Then in 1970, the U.S. Congress imposed acid emission regulations through the Clean Air Act, strengthened two decades later in 1990. By the 2000s, sulfate and nitrate in precipitation had decreased by some 40 percent.

Has acid rain now blown over? Or is there a new dark cloud on the horizon?

In findings recently published in the journal Water Resources Research, Charles Driscoll of Syracuse University and the National Science Foundation's (NSF) Hubbard Brook Long Term Ecological Research (LTER) site in New Hampshire reports that the reign of acid rain is far from over.

It's simply "shape-shifted" into a different form.

Hubbard Brook is one of 26 NSF LTER sites across the nation and around the world in ecosystems from deserts to coral reefs to coastal estuaries.

Co-authors of the paper are Afshin Pourmokhtarian of Syracuse University, John Campbell of the U.S. Forest Service in Durham, N.H., and Katharine Hayhoe of Texas Tech University. Pourmokhtarian is the lead author.

Acid rain was first identified in North America at Hubbard Brook in the mid-1960s, and later shown to result from long-range transport of sulfur dioxide and nitrogen oxides from power plants.
Hubbard Brook research influenced national and international acid rain policies, including the 1990 Clean Air Act amendments.
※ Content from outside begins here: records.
[src/rtl/xbar_pkg.sv]
// Shared definitions for the 4x4 output crossbar route scheduler.
//   XBAR_PORTS / SEL_W : crossbar size and selector width
//   sel_vec_t          : one selector per output, index 0 = output a
//   SEL_IDENTITY       : straight-through routing (a<-a .. d<-d)
//   state_e            : sequencer FSM states
package xbar_pkg;
   localparam int XBAR_PORTS = 4;
   localparam int SEL_W      = 2;

   typedef logic [SEL_W-1:0]      sel_t;
   typedef sel_t [XBAR_PORTS-1:0] sel_vec_t;

   localparam sel_vec_t SEL_IDENTITY = {2'd3, 2'd2, 2'd1, 2'd0};

   typedef enum logic [1:0] {
      ST_IDLE,
      ST_PEND,
      ST_BLANK_PRE,
      ST_BLANK_POST
   } state_e;
endpackage

[src/rtl/xbar_blank_timer.sv]
// Loadable 8-bit down-counter timing one blanking half-window.
//   clk_i, rst_ni : clock, async active-low reset
//   load_i        : load load_val_i (takes priority over counting)
//   load_val_i    : value loaded; done_o rises load_val_i cycles later
//   done_o        : counter has reached zero (holds there)
module xbar_blank_timer (
   input  logic       clk_i,
   input  logic       rst_ni,
   input  logic       load_i,
   input  logic [7:0] load_val_i,
   output logic       done_o
);
   logic [7:0] cnt_q, cnt_d;

   always_comb begin
      cnt_d = cnt_q;
      if (load_i)             cnt_d = load_val_i;
      else if (cnt_q != 8'd0) cnt_d = cnt_q - 8'd1;
   end

   always_ff @(posedge clk_i or negedge rst_ni) begin
      if (!rst_ni) cnt_q <= 8'd0;
      else         cnt_q <= cnt_d;
   end

   assign done_o = (cnt_q == 8'd0);
endmodule

[src/rtl/xbar_route_sched.sv]
// Crossbar route sequencer: host writes a shadow selector table one entry
// at a time; the table is copied to the active selectors on a frame
// boundary, centred in a blanking window with output enable low.
// Optional auto-rotate advances every shadow route by one source every
// max(rotate_period_in,1) frames and forces a commit.
//   clk_in, rst_n_in                 : clock, async active-low reset
//   cfg_valid_in / cfg_ready_out     : host write handshake
//   cfg_out_idx_in, cfg_src_in       : entry to write and its source
//   frame_sync_in                    : frame-boundary pulse
//   rotate_en_in, rotate_period_in   : auto-rotate control
//   xbar_selectors_[a..d]_out        : active selectors
//   xbar_oe_out                      : crossbar output enable
//   commit_pulse_out                 : active selectors changed this cycle
//   pending_out                      : uncommitted shadow changes exist
module xbar_route_sched
   import xbar_pkg::*;
#(
   parameter int BLANK_CYCLES = 4,
   parameter int ROT_W        = 16
) (
   input  logic             clk_in,
   input  logic             rst_n_in,
   input  logic             cfg_valid_in,
   output logic             cfg_ready_out,
   input  logic [1:0]       cfg_out_idx_in,
   input  logic [1:0]       cfg_src_in,
   input  logic             frame_sync_in,
   input  logic             rotate_en_in,
   input  logic [ROT_W-1:0] rotate_period_in,
   output logic [1:0]       xbar_selectors_a_out,
   output logic [1:0]       xbar_selectors_b_out,
   output logic [1:0]       xbar_selectors_c_out,
   output logic [1:0]       xbar_selectors_d_out,
   output logic             xbar_oe_out,
   output logic             commit_pulse_out,
   output logic             pending_out
);
   // Timer counts load value down to zero; done is seen on the last cycle
   // of a half-window, so load BLANK_CYCLES-1 to get BLANK_CYCLES cycles.
   localparam logic [7:0] BLANK_LD = 8'(BLANK_CYCLES - 1);

   state_e           state_q, state_d;
   sel_vec_t         shadow_q, shadow_d;
   sel_vec_t         active_q, active_d;
   logic [ROT_W-1:0] fcnt_q, fcnt_d;
   logic             pending_q, pending_d;
   logic             commit_q, commit_d;
   logic             open_q, open_d;
   logic             tmr_load, tmr_done;
   logic             accept, step;
   logic [ROT_W-1:0] per_m1;

   xbar_blank_timer u_timer (
      .clk_i      (clk_in),
      .rst_ni     (rst_n_in),
      .load_i     (tmr_load),
      .load_val_i (BLANK_LD),
      .done_o     (tmr_done)
   );

   assign per_m1 = (rotate_period_in == '0) ? '0 : rotate_period_in - ROT_W'(1);

   always_comb begin
      state_d   = state_q;
      shadow_d  = shadow_q;
      active_d  = active_q;
      fcnt_d    = fcnt_q;
      pending_d = pending_q;
      commit_d  = 1'b0;
      tmr_load  = 1'b0;
      accept    = 1'b0;
      step      = 1'b0;

      if (!rotate_en_in) fcnt_d = '0;

      case (state_q)
         ST_IDLE, ST_PEND: begin
            accept = cfg_valid_in && open_q;
            // >= rather than == so a period lowered mid-count still fires
            // on the next frame instead of waiting for counter wrap.
            if (rotate_en_in && frame_sync_in) begin
               if (fcnt_q >= per_m1) begin
                  fcnt_d = '0;
                  step   = 1'b1;
               end else begin
                  fcnt_d = fcnt_q + ROT_W'(1);
               end
            end
            // Rotate first so a same-cycle write lands unrotated.
            if (step) begin
               for (int i = 0; i < XBAR_PORTS; i++) shadow_d[i] = shadow_q[i] + 2'd1;
               pending_d = 1'b1;
            end
            if (accept) begin
               shadow_d[cfg_out_idx_in] = cfg_src_in;
               pending_d                = 1'b1;
               state_d                  = ST_PEND;
            end
            if (step || (frame_sync_in && state_q == ST_PEND)) begin
               state_d  = ST_BLANK_PRE;
               tmr_load = 1'b1;
            end
         end
         ST_BLANK_PRE: begin
            if (tmr_done) begin
               active_d  = shadow_q;
               commit_d  = 1'b1;
               pending_d = 1'b0;
               state_d   = ST_BLANK_POST;
               tmr_load  = 1'b1;
            end
         end
         ST_BLANK_POST: begin
            if (tmr_done) state_d = ST_IDLE;
         end
         default: state_d = ST_IDLE;
      endcase

      // Output enable and write-ready are both "not blanking".
      open_d = (state_d == ST_IDLE) || (state_d == ST_PEND);
   end

   always_ff @(posedge clk_in or negedge rst_n_in) begin
      if (!rst_n_in) begin
         state_q   <= ST_IDLE;
         shadow_q  <= SEL_IDENTITY;
         active_q  <= SEL_IDENTITY;
         fcnt_q    <= '0;
         pending_q <= 1'b0;
         commit_q  <= 1'b0;
         open_q    <= 1'b1;
      end else begin
         state_q   <= state_d;
         shadow_q  <= shadow_d;
         active_q  <= active_d;
         fcnt_q    <= fcnt_d;
         pending_q <= pending_d;
         commit_q  <= commit_d;
         open_q    <= open_d;
      end
   end

   assign cfg_ready_out        = open_q;
   assign xbar_oe_out          = open_q;
   assign commit_pulse_out     = commit_q;
   assign pending_out          = pending_q;
   assign xbar_selectors_a_out = active_q[0];
   assign xbar_selectors_b_out = active_q[1];
   assign xbar_selectors_c_out = active_q[2];
   assign xbar_selectors_d_out = active_q[3];
endmodule

[config.mk]
export PLATFORM = sky130hd
export DESIGN_NAME = xbar_route_sched
export DESIGN_NICKNAME = d
export VERILOG_FILES = /design/src/rtl/xbar_pkg.sv /design/src/rtl/xbar_blank_timer.sv /design/src/rtl/xbar_route_sched.sv
export SDC_FILE = /design/constraint.sdc
export NUM_CORES = 1
export LEC_CHECK = 0
export ABC_AREA = 0
export CAP_MARGIN = 40
export CORE_MARGIN = 1.5
export CORE_UTILIZATION = 58
export CTS_BUF_LIST = sky130_fd_sc_hd__clkbuf_8
export CTS_CLUSTER_DIAMETER = 60
export DETAILED_ROUTE_END_ITERATION = 8
export HOLD_SLACK_MARGIN = 0.08
export PLACE_DENSITY_LB_ADDON = 0.15
export SYNTH_ARGS = -nofsm -noshare
export SYNTH_HDL_FRONTEND = slang
export SYNTH_SLANG_ARGS = --single-unit
[constraint.sdc]
create_clock -name clk_in -period 3.4 [get_ports clk_in]
set_input_delay 1.02 -clock clk_in [delete_from_list [all_inputs] [get_ports clk_in]]
set_output_delay 1.02 -clock clk_in [all_outputs]
set_load 0.03 [all_outputs]
==> impl_metrics.tcl, run 1 <==
set metrics [dict create \
    post_route_cells_drive_above_1_share_pct 32.85 \
    die_area_mm2 0.005630 \
    synth.avg_cell_area_um2 8.929 \
    dpl_worst_slack_ns -1.340 \
    io_buffers 36 \
    synthesis.nets 383 \
    cts_made_buffers 5 \
    ys.flop_type "dfrtp_1" \
    post-dp-hpwl_um 5180 \
    fp.coreArea_mm2 0.005042 \
    slew_viol_final 0 \
    grt_pass1_wl_um 11870 \
    place_congestion 0.8308 \
    critPathKind "input port to register" \
    finalHoldViolCount 0 \
    ys_seq_area_share_pct 37.80 \
    synth.area.mux_share_pct 2.495 \
    synthSimpleGateAreaFrac_pct 28.52 \
    htreeDepth 2 \
    cts_hold_buf 0 \
    multi_input_area_mm2 0.002173 \
    p_seq_share_pct 43.3 \
    maxCapViolCount 0 \
    p_per_area_mw_per_mm2 483.6 \
    clkTransAtPathRegs_ns 0.09 \
    io_pins 37 \
    pwr-share-clk_pct 15.6 \
    drt_pre_antenna_iters 5 \
    nets 462 \
    vias_per_cell 6.072 \
    layout.cells.non_filler 487 \
    drcViolationCount 0 \
    yosys_warnings 0 \
    final_cell_mix "nand2_1 (51), dfrtp_1 (36), buf_4 (34)" \
    grt_start_max_net_pins 28 \
    synth_top_family_by_area "simple AND/OR/NAND/NOR gates" \
    outcome "finished, violations left" \
    synth_compound_area_share_pct 13.72 \
    ys_ff_latch 45 \
    fmax_ghz 0.2463 \
    antenna_cells 0 \
    grt_pass1_vias 2747 \
    timing.final.ws_setup_ns -0.6599 \
    area_growth_pct 42.79 \
    yosys.area_share.xor_xnor_pct 4.948 \
    drtIter0Drc 208 \
    die_h_um 75.03 \
    rows 26 \
    fin_skew_ns 0.01032 \
    worstSetupStartpointType "input port" \
    p_int_w 0.001276 \
    netlist_instances 337 \
    finalCritPeriodShare_pct 119.4 \
    dp.cells 466 \
    initial_utilization_pct 59.68 \
    fillCellCount 271 \
    die_x_um 75.03 \
    seq_area_mm2 0.001137 \
    hold_class "register to register" \
    syn_area_mm2 0.003009 \
    clock_path_buffers 2 \
    p_comb_share_pct 41.1 \
    grt_usage_pct 27.22 \
    clkSinkCount 45 \
    post_drt_wl_per_cell_um 16.79 \
    slew_headroom_pct 52.58 \
    cp-end-kind "register" \
    async_reset_ff_share_pct 100.0 \
    yosysUniqueCellTypes 43 \
    cts-root-buf "clkbuf_8" \
    insertion_delay_ns 0.30 \
    setup_viol 36 \
    grt_setup_unrepaired "yes" \
    drt.antenna.violating_nets 0 \
    cp.required_ns 3.58 \
    final_common_cell "nand2_1" \
    num_vias 2957 \
    p_sw_share_pct 38.58 \
    max-vdd-ir-drop_mv 0.3511 \
    worstMarginPinSlew_ns 0.7048 \
    ff2ff_setup_slack_ns 0.85 \
    grt-ovfl-total 0 \
    drt_wl_total_um 8179 \
    cts_tree "done" \
    p_sw_w 0.0008017 \
    cp_max_fo 7 \
    synthAdderAreaFrac_pct 8.732 \
    critPathArrivalTime_ns 4.24 \
    finalCriticalPeriod_ns 4.060 \
    antenna_found_initial 0 \
    violations "negative setup slack" \
    p_leak_nw 1.923 \
    synth_edf_count 0 \
]
cell usage after synthesis, drive strengths merged, types with 2 or more instances:
| cell | number | share of area [%] |
|---|---|---|
| a21oi | 14 | 2.3 |
| and4b | 4 | 1.3 |
| or2 | 2 | 0.42 |
| nand2 | 55 | 6.9 |
| nand4b | 4 | 1.2 |
| mux2 | 4 | 1.5 |
| clkbuf | 6 | 0.75 |
| xor2 | 10 | 2.9 |
| a2111oi | 2 | 1.2 |
| a21o | 11 | 2.7 |
| xnor2 | 7 | 2.0 |
| nand3b | 3 | 0.75 |
| nand2b | 4 | 0.83 |
| buf | 7 | 1.7 |
| o311ai | 5 | 1.5 |
| a311oi | 4 | 1.2 |
| and3 | 4 | 0.83 |
| inv | 11 | 1.4 |
| or3 | 3 | 0.62 |
| nor2b | 4 | 0.83 |
| ha | 21 | 8.7 |
| dfstp | 9 | 7.9 |
| nor3b | 5 | 1.2 |
| a211o | 3 | 0.87 |
| nand4 | 6 | 1.2 |
| nand3 | 15 | 2.5 |
| nor3 | 22 | 4.8 |
| nor4 | 7 | 1.5 |
| and2 | 3 | 0.62 |
| mux2i | 3 | 1.0 |
| dfrtp | 36 | 30 |
| o21ai | 16 | 2.7 |
| nor2 | 22 | 2.7 |
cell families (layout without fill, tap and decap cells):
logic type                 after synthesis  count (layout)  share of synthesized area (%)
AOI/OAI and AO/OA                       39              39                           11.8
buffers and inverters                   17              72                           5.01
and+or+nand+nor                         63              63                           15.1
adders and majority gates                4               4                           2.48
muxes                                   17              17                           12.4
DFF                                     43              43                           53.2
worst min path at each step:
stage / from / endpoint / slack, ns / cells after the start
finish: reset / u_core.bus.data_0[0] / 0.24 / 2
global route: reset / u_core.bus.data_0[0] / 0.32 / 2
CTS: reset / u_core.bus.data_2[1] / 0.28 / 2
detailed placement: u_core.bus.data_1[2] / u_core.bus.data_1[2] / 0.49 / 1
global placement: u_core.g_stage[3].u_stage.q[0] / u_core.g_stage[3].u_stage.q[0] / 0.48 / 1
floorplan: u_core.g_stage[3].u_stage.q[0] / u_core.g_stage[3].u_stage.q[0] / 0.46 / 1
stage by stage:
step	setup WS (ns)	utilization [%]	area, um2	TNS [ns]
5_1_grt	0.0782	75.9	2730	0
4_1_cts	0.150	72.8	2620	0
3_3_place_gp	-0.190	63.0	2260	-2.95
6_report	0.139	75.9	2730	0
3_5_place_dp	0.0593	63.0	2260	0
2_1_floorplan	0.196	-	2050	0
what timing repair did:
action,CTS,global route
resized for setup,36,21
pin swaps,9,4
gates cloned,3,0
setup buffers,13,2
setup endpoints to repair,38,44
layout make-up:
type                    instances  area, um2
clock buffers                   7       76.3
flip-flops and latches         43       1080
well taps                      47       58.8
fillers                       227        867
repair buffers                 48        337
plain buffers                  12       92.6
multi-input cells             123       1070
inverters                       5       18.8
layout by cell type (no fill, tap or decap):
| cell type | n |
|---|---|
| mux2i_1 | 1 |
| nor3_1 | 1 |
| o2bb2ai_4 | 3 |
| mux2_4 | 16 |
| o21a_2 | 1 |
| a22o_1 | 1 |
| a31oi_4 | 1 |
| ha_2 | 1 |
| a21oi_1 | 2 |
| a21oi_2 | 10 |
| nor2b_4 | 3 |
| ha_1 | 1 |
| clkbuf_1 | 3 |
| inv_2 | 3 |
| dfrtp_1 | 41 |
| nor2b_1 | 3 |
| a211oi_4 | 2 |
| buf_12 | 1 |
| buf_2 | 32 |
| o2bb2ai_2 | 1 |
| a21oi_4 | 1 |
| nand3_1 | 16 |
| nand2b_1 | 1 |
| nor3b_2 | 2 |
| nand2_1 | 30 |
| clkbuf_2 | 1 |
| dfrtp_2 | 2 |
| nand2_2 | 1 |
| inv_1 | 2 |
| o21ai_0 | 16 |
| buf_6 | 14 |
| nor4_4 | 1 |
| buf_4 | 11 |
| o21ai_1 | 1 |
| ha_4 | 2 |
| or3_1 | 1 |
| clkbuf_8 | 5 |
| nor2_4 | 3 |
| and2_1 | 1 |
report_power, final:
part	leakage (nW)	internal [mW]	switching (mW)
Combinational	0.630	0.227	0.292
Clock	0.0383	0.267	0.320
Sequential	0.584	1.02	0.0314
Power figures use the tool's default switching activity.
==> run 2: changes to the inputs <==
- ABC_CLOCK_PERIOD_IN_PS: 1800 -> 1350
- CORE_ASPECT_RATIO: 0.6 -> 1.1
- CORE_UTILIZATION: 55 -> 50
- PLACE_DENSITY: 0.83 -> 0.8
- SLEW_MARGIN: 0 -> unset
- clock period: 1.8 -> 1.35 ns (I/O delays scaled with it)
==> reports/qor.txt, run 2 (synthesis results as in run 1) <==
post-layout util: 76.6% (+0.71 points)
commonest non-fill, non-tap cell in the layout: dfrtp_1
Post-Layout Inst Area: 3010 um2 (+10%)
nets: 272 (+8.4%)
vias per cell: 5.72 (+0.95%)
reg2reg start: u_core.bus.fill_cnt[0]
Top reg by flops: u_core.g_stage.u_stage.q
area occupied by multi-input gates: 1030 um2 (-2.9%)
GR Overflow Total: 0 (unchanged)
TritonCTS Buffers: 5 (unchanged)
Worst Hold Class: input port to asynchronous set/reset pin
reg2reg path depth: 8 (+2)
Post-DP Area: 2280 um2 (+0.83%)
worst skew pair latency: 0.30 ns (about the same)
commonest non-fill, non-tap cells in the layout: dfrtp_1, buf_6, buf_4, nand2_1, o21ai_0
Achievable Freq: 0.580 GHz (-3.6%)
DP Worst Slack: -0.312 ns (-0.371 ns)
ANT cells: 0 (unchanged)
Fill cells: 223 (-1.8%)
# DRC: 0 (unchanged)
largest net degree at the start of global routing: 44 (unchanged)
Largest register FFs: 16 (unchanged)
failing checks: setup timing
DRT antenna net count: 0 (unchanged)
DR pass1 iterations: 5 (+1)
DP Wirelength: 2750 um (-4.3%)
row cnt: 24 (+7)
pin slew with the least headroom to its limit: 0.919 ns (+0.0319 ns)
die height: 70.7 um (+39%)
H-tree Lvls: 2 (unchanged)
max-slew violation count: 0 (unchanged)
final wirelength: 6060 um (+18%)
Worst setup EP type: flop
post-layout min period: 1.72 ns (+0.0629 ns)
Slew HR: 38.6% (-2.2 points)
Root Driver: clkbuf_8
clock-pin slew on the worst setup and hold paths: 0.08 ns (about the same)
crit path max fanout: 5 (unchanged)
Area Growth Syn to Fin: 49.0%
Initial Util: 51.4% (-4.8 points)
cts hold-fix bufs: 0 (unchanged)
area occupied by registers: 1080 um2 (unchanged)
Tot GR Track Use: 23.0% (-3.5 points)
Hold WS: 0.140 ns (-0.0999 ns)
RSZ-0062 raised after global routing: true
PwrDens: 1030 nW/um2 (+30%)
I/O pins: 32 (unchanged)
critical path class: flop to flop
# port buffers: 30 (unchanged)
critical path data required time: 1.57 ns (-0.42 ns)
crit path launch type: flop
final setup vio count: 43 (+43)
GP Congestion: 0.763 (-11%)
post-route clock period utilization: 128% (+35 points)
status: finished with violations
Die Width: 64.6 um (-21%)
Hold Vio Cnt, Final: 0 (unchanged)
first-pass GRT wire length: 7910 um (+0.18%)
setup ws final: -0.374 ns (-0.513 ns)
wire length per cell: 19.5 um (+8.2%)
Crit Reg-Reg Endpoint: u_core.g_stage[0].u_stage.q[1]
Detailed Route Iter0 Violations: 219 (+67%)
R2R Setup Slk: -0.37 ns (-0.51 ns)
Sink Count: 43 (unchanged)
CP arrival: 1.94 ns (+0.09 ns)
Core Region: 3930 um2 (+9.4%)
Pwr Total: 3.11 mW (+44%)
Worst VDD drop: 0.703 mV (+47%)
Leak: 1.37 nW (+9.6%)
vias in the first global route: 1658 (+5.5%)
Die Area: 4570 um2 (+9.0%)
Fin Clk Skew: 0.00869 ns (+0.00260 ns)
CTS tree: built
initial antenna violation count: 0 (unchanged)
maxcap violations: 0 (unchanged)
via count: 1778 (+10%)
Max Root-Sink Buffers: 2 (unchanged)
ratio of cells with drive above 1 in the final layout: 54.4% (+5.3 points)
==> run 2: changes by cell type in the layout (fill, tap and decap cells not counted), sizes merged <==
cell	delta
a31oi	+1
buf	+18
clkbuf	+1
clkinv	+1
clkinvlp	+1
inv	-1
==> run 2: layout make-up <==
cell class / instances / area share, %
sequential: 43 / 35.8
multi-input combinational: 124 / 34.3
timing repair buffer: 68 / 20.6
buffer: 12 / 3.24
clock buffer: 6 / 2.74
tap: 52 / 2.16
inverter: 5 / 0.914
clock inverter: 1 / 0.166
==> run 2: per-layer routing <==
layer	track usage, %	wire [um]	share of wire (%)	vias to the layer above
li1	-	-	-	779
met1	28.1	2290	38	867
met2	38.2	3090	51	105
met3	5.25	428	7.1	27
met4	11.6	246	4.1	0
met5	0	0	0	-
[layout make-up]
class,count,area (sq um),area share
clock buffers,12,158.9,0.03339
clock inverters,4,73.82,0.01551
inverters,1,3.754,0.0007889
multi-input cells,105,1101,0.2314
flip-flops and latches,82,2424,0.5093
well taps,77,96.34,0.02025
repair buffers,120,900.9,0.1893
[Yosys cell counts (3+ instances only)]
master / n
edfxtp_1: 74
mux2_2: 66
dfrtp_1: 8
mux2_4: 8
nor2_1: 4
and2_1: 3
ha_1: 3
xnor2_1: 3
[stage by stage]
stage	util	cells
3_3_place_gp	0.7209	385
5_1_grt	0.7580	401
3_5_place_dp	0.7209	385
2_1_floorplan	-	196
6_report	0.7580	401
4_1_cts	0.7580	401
Researchers at Hubbard Brook have continued to study the effects of acid rain on forest growth and on soil and stream chemistry.

Long-term biogeochemical measurements, for example, have documented a decline in calcium levels in soils and plants over the past 40 years. Calcium is leaching from soils that nourish trees such as maples. The loss is primarily related to the effects of acid rain (and acid snow).

Now, Hubbard Brook LTER scientists have discovered that a combination of today's higher atmospheric carbon dioxide (CO2) level and its atmospheric fallout is altering the hydrology and water quality of forested watersheds--in much the same way as acid rain.

"It's taken years for New England forests, lakes and streams to recover from the acidification caused by atmospheric pollution," says Saran Twombly, NSF program director for long-term ecological research.

"It appears that these forests and streams are under threat again. Climate change will likely return them to an acidified state. The implications for these environments, and for humans depending on them, are severe."

Climate projections indicate that over the 21st century, average air temperature will increase at the Hubbard Brook site by 1.7 to 6.5 degrees Celsius, with increases in annual precipitation ranging from 4 to 32 centimeters above the average from 1970-2000.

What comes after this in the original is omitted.